**Exercise:**
Your task is to write out exactly the lines from the line containing "assign pms = pms_r[cur_ch];" through the end of the records, inclusive at both ends.

** Opening Exercise material block **

==> config.mk <==
export PLATFORM = sky130hd
export DESIGN_NAME = jt51_slot_regs
export DESIGN_NICKNAME = d
export VERILOG_FILES = /design/src/rtl/jt51_slot_regs.sv
export SDC_FILE = /design/constraint.sdc
export NUM_CORES = 2
export LEC_CHECK = 0
export CAP_MARGIN = 40
export CORE_MARGIN = 3
export CORE_UTILIZATION = 40
export CTS_BUF_LIST = sky130_fd_sc_hd__clkbuf_16
export DETAILED_ROUTE_END_ITERATION = 12
export PLACE_DENSITY_LB_ADDON = 0.2
export SYNTH_ARGS = -nofsm -noshare
export SYNTH_HDL_FRONTEND = slang
export SYNTH_SLANG_ARGS = --single-unit
==> constraint.sdc <==
create_clock -name clk -period 2.25 [get_ports clk]
set_input_delay 0.225 -clock clk [delete_from_list [all_inputs] [get_ports clk]]
set_output_delay 0.225 -clock clk [all_outputs]
set_load 0.01 [all_outputs]
==> src/rtl/jt51_slot_regs.sv <==
// YM2151 per-slot parameter store: 32 operator slots and 8 channels, read out for the slot chosen by a free-running counter.
// Latency: writes land on the strobe edge; reads are combinational from cycles. No backpressure: strobes are always accepted.
// Optional CSM key-on forcing is built when JT51_CSM_EN is defined.
module jt51_slot_regs (
  input  logic       clk,
  input  logic       rst,
  input  logic       cen,
  input  logic [7:0] din,
  input  logic       up_rl,
  input  logic       up_kc,
  input  logic       up_kf,
  input  logic       up_pms,
  input  logic       up_dt1,
  input  logic       up_tl,
  input  logic       up_ks,
  input  logic       up_amsen,
  input  logic       up_dt2,
  input  logic       up_d1l,
  input  logic       up_keyon,
  input  logic [1:0] op,
  input  logic [2:0] ch,
  input  logic       csm,
  input  logic       overflow_A,
  output logic [4:0] cycles,
  output logic [1:0] cur_op,
  output logic [2:0] cur_ch,
  output logic       zero,
  output logic       half,
  output logic [1:0] rl,
  output logic [2:0] fb,
  output logic [2:0] con,
  output logic [6:0] kc,
  output logic [5:0] kf,
  output logic [2:0] pms,
  output logic [1:0] ams,
  output logic [2:0] dt1,
  output logic [3:0] mul,
  output logic [6:0] tl,
  output logic [1:0] ks,
  output logic [4:0] ar,
  output logic       amsen,
  output logic [4:0] d1r,
  output logic [1:0] dt2,
  output logic [4:0] d2r,
  output logic [3:0] d1l,
  output logic [3:0] rr,
  output logic       keyon
);

  logic [1:0] rl_r  [0:7];
  logic [2:0] fb_r  [0:7];
  logic [2:0] con_r [0:7];
  logic [6:0] kc_r  [0:7];
  logic [5:0] kf_r  [0:7];
  logic [2:0] pms_r [0:7];
  logic [1:0] ams_r [0:7];

  logic [2:0] dt1_r   [0:31];
  logic [3:0] mul_r   [0:31];
  logic [6:0] tl_r    [0:31];
  logic [1:0] ks_r    [0:31];
  logic [4:0] ar_r    [0:31];
  logic       amsen_r [0:31];
  logic [4:0] d1r_r   [0:31];
  logic [1:0] dt2_r   [0:31];
  logic [4:0] d2r_r   [0:31];
  logic [3:0] d1l_r   [0:31];
  logic [3:0] rr_r    [0:31];
  logic       key_r   [0:31];

  logic [4:0] wslot;
  assign wslot = {op, ch};

  always_ff @(posedge clk) begin
    if (rst) cycles <= 5'd0;
    else if (cen) cycles <= cycles + 5'd1;
  end

  always_ff @(posedge clk) begin
    if (rst) begin
      for (int i = 0; i < 8; i++) begin
        rl_r[i]  <= '0;
        fb_r[i]  <= '0;
        con_r[i] <= '0;
        kc_r[i]  <= '0;
        kf_r[i]  <= '0;
        pms_r[i] <= '0;
        ams_r[i] <= '0;
      end
      for (int i = 0; i < 32; i++) begin
        dt1_r[i]   <= '0;
        mul_r[i]   <= '0;
        tl_r[i]    <= '0;
        ks_r[i]    <= '0;
        ar_r[i]    <= '0;
        amsen_r[i] <= 1'b0;
        d1r_r[i]   <= '0;
        dt2_r[i]   <= '0;
        d2r_r[i]   <= '0;
        d1l_r[i]   <= '0;
        rr_r[i]    <= '0;
        key_r[i]   <= 1'b0;
      end
    end else begin
      if (up_rl) begin
        rl_r[ch]  <= din[7:6];
        fb_r[ch]  <= din[5:3];
        con_r[ch] <= din[2:0];
      end
      if (up_kc) kc_r[ch] <= din[6:0];
      if (up_kf) kf_r[ch] <= din[7:2];
      if (up_pms) begin
        pms_r[ch] <= din[6:4];
        ams_r[ch] <= din[1:0];
      end
      if (up_dt1) begin
        dt1_r[wslot] <= din[6:4];
        mul_r[wslot] <= din[3:0];
      end
      if (up_tl) tl_r[wslot] <= din[6:0];
      if (up_ks) begin
        ks_r[wslot] <= din[7:6];
        ar_r[wslot] <= din[4:0];
      end
      if (up_amsen) begin
        amsen_r[wslot] <= din[7];
        d1r_r[wslot]   <= din[4:0];
      end
      if (up_dt2) begin
        dt2_r[wslot] <= din[7:6];
        d2r_r[wslot] <= din[4:0];
      end
      if (up_d1l) begin
        d1l_r[wslot] <= din[7:4];
        rr_r[wslot]  <= din[3:0];
      end
      // Key-on byte orders operators M1,C1,M2,C2 while slot index orders M1,M2,C1,C2
      if (up_keyon) begin
        key_r[{2'd0, din[2:0]}] <= din[3];
        key_r[{2'd2, din[2:0]}] <= din[4];
        key_r[{2'd1, din[2:0]}] <= din[5];
        key_r[{2'd3, din[2:0]}] <= din[6];
      end
    end
  end

`ifdef JT51_CSM_EN
  logic csm_flag;

  always_ff @(posedge clk) begin
    if (rst) csm_flag <= 1'b0;
    else if (cen) begin
      if (csm && overflow_A) csm_flag <= 1'b1;
      else if (cycles == 5'd31) csm_flag <= 1'b0;
    end
  end

  assign keyon = key_r[cycles] | csm_flag;
`else
  logic unused_csm;
  assign unused_csm = csm ^ overflow_A;
  assign keyon      = key_r[cycles];
`endif

  assign cur_op = cycles[4:3];
  assign cur_ch = cycles[2:0];
  assign zero   = (cycles == 5'd0);
  assign half   = (cycles[3:0] == 4'd0);

  assign rl  = rl_r[cur_ch];
  assign fb  = fb_r[cur_ch];
  assign con = con_r[cur_ch];
  assign kc  = kc_r[cur_ch];
  assign kf  = kf_r[cur_ch];
  assign pms = pms_r[cur_ch];
  assign ams = ams_r[cur_ch];

  assign dt1   = dt1_r[cycles];
  assign mul   = mul_r[cycles];
  assign tl    = tl_r[cycles];
  assign ks    = ks_r[cycles];
  assign ar    = ar_r[cycles];
  assign amsen = amsen_r[cycles];
  assign d1r   = d1r_r[cycles];
  assign dt2   = dt2_r[cycles];
  assign d2r   = d2r_r[cycles];
  assign d1l   = d1l_r[cycles];
  assign rr    = rr_r[cycles];

endmodule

** Closing Exercise material block **

**Answer to this problem:**
  assign pms = pms_r[cur_ch];
  assign ams = ams_r[cur_ch];

  assign dt1   = dt1_r[cycles];
  assign mul   = mul_r[cycles];
  assign tl    = tl_r[cycles];
  assign ks    = ks_r[cycles];
  assign ar    = ar_r[cycles];
  assign amsen = amsen_r[cycles];
  assign d1r   = d1r_r[cycles];
  assign dt2   = dt2_r[cycles];
  assign d2r   = d2r_r[cycles];
  assign d1l   = d1l_r[cycles];
  assign rr    = rr_r[cycles];

endmodule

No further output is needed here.